(The issues in Wrecks revolves around one of these. One that's occupied, that is.)
An unassailable truth of writing is that it’s easy to pen a play with a bad surprise ending. Easy, that is, if you don’t care about little matters such as consistency or credibility.
The surprise ending in Wrecks by Neil LaBute, now at the Bang and Clatter Theatre in Akron, is certainly a shocker. But some may be more put off by the long, slow build-up than by the specific creepiness of the secret that’s eventually revealed.
Edward Carr, a 60-year-pld man dying of lung cancer, is at a funeral home grieving the death of his wife, who was 15 years his senior. For some 75 minutes Ed relates his life with Mary Josephine, or Jo-Jo as he called her. Describing her as perfect, “a pearl dropped down to Earth from Christ,” Ed waxes philosophic, breaks down in tears and chain smokes as he brings us into his intimate 30-year marriage.

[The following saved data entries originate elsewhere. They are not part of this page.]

===== src/design/periodic_task_table_scheduler_top_defines.svh =====
// Assertion macros shared by the periodic task table scheduler RTL.
`ifndef PERIODIC_TASK_TABLE_SCHEDULER_TOP_DEFINES_SVH
`define PERIODIC_TASK_TABLE_SCHEDULER_TOP_DEFINES_SVH

`ifndef SYNTHESIS
// Check that cons holds in the same cycle as ante.
`define PTTS_ASSERT_IMPLY(name, clk, rst, ante, cons) \
   name: assert property (@(posedge clk) disable iff (rst) (ante) |-> (cons)) \
      else $error("ptts assertion failed");
// Check that cons holds in the cycle after ante.
`define PTTS_ASSERT_NEXT(name, clk, rst, ante, cons) \
   name: assert property (@(posedge clk) disable iff (rst) (ante) |=> (cons)) \
      else $error("ptts assertion failed");
`else
`define PTTS_ASSERT_IMPLY(name, clk, rst, ante, cons)
`define PTTS_ASSERT_NEXT(name, clk, rst, ante, cons)
`endif

`endif


===== src/design/ptts_pkg.sv =====
// Types and constants of the periodic task table scheduler.
`default_nettype none

package ptts_pkg;

   localparam int MAX_TASKS   = 8;
   localparam int TIME_BITS   = 16;
   localparam int MAX_RESULTS = 8;
   localparam int PEND_W      = 8;
   localparam int TAG_W       = 8;
   localparam int IDX_W       = (MAX_TASKS > 1) ? $clog2(MAX_TASKS) : 1;
   localparam int CNT_W       = $clog2(MAX_TASKS + 1);
   localparam int RES_W       = $clog2(MAX_RESULTS + 1);
   localparam int CMP_W       = (CNT_W > 3) ? CNT_W : 3;

   typedef enum logic [1:0] {
      FUNC_TICK     = 2'd0,
      FUNC_ADD      = 2'd1,
      FUNC_DELETE   = 2'd2,
      FUNC_DISPATCH = 2'd3
   } func_type;

   typedef enum logic [2:0] {
      ST_DONE    = 3'd0,
      ST_FULL    = 3'd1,
      ST_NOENTRY = 3'd2,
      ST_RUN     = 3'd3,
      ST_IDLE    = 3'd4
   } status_type;

   typedef enum logic [2:0] {
      CELL_HOLD,
      CELL_TICK,
      CELL_LOAD,
      CELL_SHIFT,
      CELL_DEC
   } cell_op_type;

   typedef struct packed {
      logic [TAG_W-1:0]     tag;
      logic [TIME_BITS-1:0] delay;
      logic [TIME_BITS-1:0] period;
      logic [PEND_W-1:0]    pending;
   } entry_type;

   typedef struct packed {
      cell_op_type op;
      entry_type   load;
   } cell_ctl_type;

endpackage

`default_nettype wire


===== src/design/ptts_cell.sv =====
// One table slot: holds an entry, ticks it, loads it, or takes its neighbor's.
`default_nettype none

module ptts_cell (
   input  wire logic                clock,
   input  wire ptts_pkg::cell_ctl_type ctl,
   input  wire ptts_pkg::entry_type next_entry,
   output ptts_pkg::entry_type      entry
);

   ptts_pkg::entry_type entry_ff;
   ptts_pkg::entry_type entry_in;

   always_comb begin
      entry_in = entry_ff;
      unique case (ctl.op)
         ptts_pkg::CELL_HOLD: begin
            entry_in = entry_ff;
         end
         ptts_pkg::CELL_TICK: begin
            if (entry_ff.delay != '0) begin
               entry_in.delay = entry_ff.delay - 1'b1;
            end else begin
               // reload and count one more run, saturating
               entry_in.delay = entry_ff.period;
               if (entry_ff.pending != {ptts_pkg::PEND_W{1'b1}}) begin
                  entry_in.pending = entry_ff.pending + 1'b1;
               end
            end
         end
         ptts_pkg::CELL_LOAD: begin
            entry_in = ctl.load;
         end
         ptts_pkg::CELL_SHIFT: begin
            entry_in = next_entry;
         end
         ptts_pkg::CELL_DEC: begin
            entry_in.pending = entry_ff.pending - 1'b1;
         end
         default: begin
            entry_in = entry_ff;
         end
      endcase
   end

   always_ff @(posedge clock) begin
      entry_ff <= entry_in;
   end

   assign entry = entry_ff;

endmodule

`default_nettype wire


===== src/design/periodic_task_table_scheduler_top.sv =====
// Top level of the periodic task table scheduler: cell row and request sequencer.
//
// Usage: drive req_func and its operand ports with start high; the request is
// taken at a rising edge where start is high and busy is low. Tick, add and
// delete finish in the accepting cycle and give one result, with rsp_last set,
// on the rsp_ ports in the next cycle, marked by rsp_valid for one cycle.
// Dispatch raises busy and scans the row of cells one slot per cycle; a
// dispatched slot that is one-shot is removed by shifting the cells above it
// down, and the same slot is examined again in the next cycle. Each result of
// a dispatch appears in the cycle after the cycle that found it, one per
// cycle at most, and rsp_last marks the final one (a lookahead over the cells
// ends the scan as soon as no later slot has pending runs, or at MAX_RESULTS
// results). A dispatch keeps busy high until its last result is found or the
// scan runs out; every scan cycle either advances the cursor or removes a
// slot. A new request can be taken in the cycle after its last result is
// found. Tick updates every cell at once, delete shifts the row at once.
// Results cannot be held off by the receiver. Synchronous reset empties the
// table and drops busy; table contents are not cleared.
`default_nettype none
`include "periodic_task_table_scheduler_top_defines.svh"

module periodic_task_table_scheduler_top (
   input  wire logic        clock,
   input  wire logic        reset,
   input  wire logic        start,
   output logic             busy,
   input  wire logic [1:0]  req_func,
   input  wire logic [7:0]  req_task_tag,
   input  wire logic [15:0] req_start_delay,
   input  wire logic [15:0] req_run_period,
   input  wire logic [2:0]  req_task_index,
   output logic             rsp_valid,
   output logic [2:0]       rsp_status,
   output logic [2:0]       rsp_entry_index,
   output logic [7:0]       rsp_entry_tag,
   output logic             rsp_last
);

   typedef enum logic [1:0] {
      S_IDLE = 2'b01,
      S_DISP = 2'b10
   } state_type;

   state_type state_ff, state_in;
   logic [ptts_pkg::CNT_W-1:0] count_ff, count_in;
   logic [ptts_pkg::CNT_W-1:0] cursor_ff, cursor_in;
   logic [ptts_pkg::RES_W-1:0] nres_ff, nres_in;
   logic       rsp_valid_ff, rsp_valid_in;
   logic [2:0] rsp_status_ff, rsp_status_in;
   logic [2:0] rsp_index_ff, rsp_index_in;
   logic [7:0] rsp_tag_ff, rsp_tag_in;
   logic       rsp_last_ff, rsp_last_in;

   ptts_pkg::entry_type    cell_entry [ptts_pkg::MAX_TASKS];
   ptts_pkg::cell_ctl_type cell_ctl   [ptts_pkg::MAX_TASKS];
   ptts_pkg::entry_type    cur_entry;
   ptts_pkg::entry_type    load_entry;
   ptts_pkg::func_type     func;

   logic accept;
   logic full;
   logic del_ok;
   logic later_pending;
   logic at_end;
   logic emit;
   logic remove;
   logic final_res;

   assign busy   = (state_ff == S_DISP);
   assign accept = start && !busy;
   assign func   = ptts_pkg::func_type'(req_func);
   assign full   = (count_ff == ptts_pkg::CNT_W'(ptts_pkg::MAX_TASKS));
   assign del_ok = (ptts_pkg::CMP_W'(req_task_index) < ptts_pkg::CMP_W'(count_ff));

   assign load_entry.tag     = req_task_tag;
   assign load_entry.delay   = ptts_pkg::TIME_BITS'(req_start_delay);
   assign load_entry.period  = ptts_pkg::TIME_BITS'(req_run_period);
   assign load_entry.pending = '0;

   // slot under the scan cursor and lookahead over the slots above it
   assign cur_entry = cell_entry[cursor_ff[ptts_pkg::IDX_W-1:0]];
   assign at_end    = (cursor_ff >= count_ff);
   assign emit      = busy && !at_end && (cur_entry.pending != '0);
   assign remove    = emit && (cur_entry.period == '0);

   always_comb begin
      later_pending = 1'b0;
      for (int j = 0; j < ptts_pkg::MAX_TASKS; j++) begin
         if (ptts_pkg::CNT_W'(j) > cursor_ff && ptts_pkg::CNT_W'(j) < count_ff &&
             cell_entry[j].pending != '0) begin
            later_pending = 1'b1;
         end
      end
   end

   assign final_res = (nres_ff == ptts_pkg::RES_W'(ptts_pkg::MAX_RESULTS - 1)) ||
                      !later_pending;

   // per-cell commands
   always_comb begin
      for (int j = 0; j < ptts_pkg::MAX_TASKS; j++) begin
         cell_ctl[j].op   = ptts_pkg::CELL_HOLD;
         cell_ctl[j].load = load_entry;
         if (accept) begin
            unique case (func)
               ptts_pkg::FUNC_TICK: begin
                  cell_ctl[j].op = ptts_pkg::CELL_TICK;
               end
               ptts_pkg::FUNC_ADD: begin
                  if (!full && ptts_pkg::CNT_W'(j) == count_ff) begin
                     cell_ctl[j].op = ptts_pkg::CELL_LOAD;
                  end
               end
               ptts_pkg::FUNC_DELETE: begin
                  if (del_ok && ptts_pkg::CMP_W'(j) >= ptts_pkg::CMP_W'(req_task_index)) begin
                     cell_ctl[j].op = ptts_pkg::CELL_SHIFT;
                  end
               end
               ptts_pkg::FUNC_DISPATCH: begin
                  cell_ctl[j].op = ptts_pkg::CELL_HOLD;
               end
               default: begin
                  cell_ctl[j].op = ptts_pkg::CELL_HOLD;
               end
            endcase
         end else if (emit) begin
            if (remove && ptts_pkg::CNT_W'(j) >= cursor_ff) begin
               cell_ctl[j].op = ptts_pkg::CELL_SHIFT;
            end else if (ptts_pkg::CNT_W'(j) == cursor_ff) begin
               cell_ctl[j].op = ptts_pkg::CELL_DEC;
            end
         end
      end
   end

   for (genvar g = 0; g < ptts_pkg::MAX_TASKS; g++) begin : g_cell
      ptts_pkg::entry_type nbr;
      if (g == ptts_pkg::MAX_TASKS - 1) begin : g_top
         assign nbr = cell_entry[g];
      end else begin : g_mid
         assign nbr = cell_entry[g + 1];
      end
      ptts_cell u_cell (
         .clock      (clock),
         .ctl        (cell_ctl[g]),
         .next_entry (nbr),
         .entry      (cell_entry[g])
      );
   end

   // sequencer
   always_comb begin
      state_in      = state_ff;
      count_in      = count_ff;
      cursor_in     = cursor_ff;
      nres_in       = nres_ff;
      rsp_valid_in  = 1'b0;
      rsp_status_in = ptts_pkg::ST_DONE;
      rsp_index_in  = '0;
      rsp_tag_in    = '0;
      rsp_last_in   = 1'b1;
      unique case (state_ff)
         S_IDLE: begin
            if (accept) begin
               unique case (func)
                  ptts_pkg::FUNC_TICK: begin
                     rsp_valid_in = 1'b1;
                  end
                  ptts_pkg::FUNC_ADD: begin
                     rsp_valid_in = 1'b1;
                     if (full) begin
                        rsp_status_in = ptts_pkg::ST_FULL;
                     end else begin
                        rsp_index_in = 3'(count_ff);
                        count_in     = count_ff + 1'b1;
                     end
                  end
                  ptts_pkg::FUNC_DELETE: begin
                     rsp_valid_in = 1'b1;
                     rsp_index_in = req_task_index;
                     if (del_ok) begin
                        count_in = count_ff - 1'b1;
                     end else begin
                        rsp_status_in = ptts_pkg::ST_NOENTRY;
                     end
                  end
                  ptts_pkg::FUNC_DISPATCH: begin
                     state_in  = S_DISP;
                     cursor_in = '0;
                     nres_in   = '0;
                  end
                  default: begin
                     rsp_valid_in = 1'b0;
                  end
               endcase
            end
         end
         S_DISP: begin
            if (at_end) begin
               // scan ran out without a single run
               rsp_valid_in  = 1'b1;
               rsp_status_in = ptts_pkg::ST_IDLE;
               state_in      = S_IDLE;
            end else if (emit) begin
               rsp_valid_in  = 1'b1;
               rsp_status_in = ptts_pkg::ST_RUN;
               rsp_index_in  = 3'(cursor_ff);
               rsp_tag_in    = cur_entry.tag;
               rsp_last_in   = final_res;
               if (remove) begin
                  count_in = count_ff - 1'b1;
               end else begin
                  cursor_in = cursor_ff + 1'b1;
               end
               if (final_res) begin
                  state_in = S_IDLE;
               end else begin
                  nres_in = nres_ff + 1'b1;
               end
            end else begin
               cursor_in = cursor_ff + 1'b1;
            end
         end
         default: begin
            state_in = S_IDLE;
         end
      endcase
   end

   always_ff @(posedge clock) begin
      if (reset) begin
         state_ff     <= S_IDLE;
         count_ff     <= '0;
         cursor_ff    <= '0;
         nres_ff      <= '0;
         rsp_valid_ff <= 1'b0;
      end else begin
         state_ff     <= state_in;
         count_ff     <= count_in;
         cursor_ff    <= cursor_in;
         nres_ff      <= nres_in;
         rsp_valid_ff <= rsp_valid_in;
      end
   end

   always_ff @(posedge clock) begin
      rsp_status_ff <= rsp_status_in;
      rsp_index_ff  <= rsp_index_in;
      rsp_tag_ff    <= rsp_tag_in;
      rsp_last_ff   <= rsp_last_in;
   end

   assign rsp_valid       = rsp_valid_ff;
   assign rsp_status      = rsp_status_ff;
   assign rsp_entry_index = rsp_index_ff;
   assign rsp_entry_tag   = rsp_tag_ff;
   assign rsp_last        = rsp_last_ff;

   `PTTS_ASSERT_IMPLY(a_count_bound, clock, reset, 1'b1,
                      count_ff <= ptts_pkg::CNT_W'(ptts_pkg::MAX_TASKS))
   `PTTS_ASSERT_NEXT(a_disp_enter, clock, reset,
                     accept && func == ptts_pkg::FUNC_DISPATCH, state_ff == S_DISP)
   `PTTS_ASSERT_NEXT(a_disp_no_grow, clock, reset, state_ff == S_DISP,
                     count_ff <= $past(count_ff))
   `PTTS_ASSERT_IMPLY(a_idle_only_first, clock, reset, busy && at_end,
                      nres_ff == '0)
   `PTTS_ASSERT_IMPLY(a_res_bound, clock, reset, 1'b1,
                      nres_ff < ptts_pkg::RES_W'(ptts_pkg::MAX_RESULTS))

endmodule

`default_nettype wire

There are a few funny moments, as when Ed describes the business he and Jo-Jo ran, a classic automobile rental chain called, inevitably, Carr’s. But most of the memories shared in this one-man show are fairly mundane, and eventually quite repetitive (we get it, Ed loved Jo-Jo, really).
Directed at a leisurely pace by Sean McConaha, this repetition of adoration begins to grate. That slowness, and Viront’s inability to be bland on stage, eventually work against this material.
Ideally, Edward should be an everyman, a charming guy who’s everybody’s best friend. (There must be a reason, other than the easy pun cited above, why LaBute made Ed a car salesman.) But Viront’s Edward is most definitely an unusual character, seeming to seethe with undefined inner demons, so the ordinary reminiscences put in his mouth seem oddly out of place.
Those demons are perhaps understandable in retrospect, after all is known, but the surprise ending (hint: there’s wordplay involved in the title) isn’t as much of a shock as it might have been, if we had been lured into perceiving Ed as being a totally normal dude.
Even so, Viront has total control of the stage, sucks down a half-dozen Camels with dispatch (for all you fans of second-hand smoke), and crafts a character that seems true—if less than a perfect fit for this play.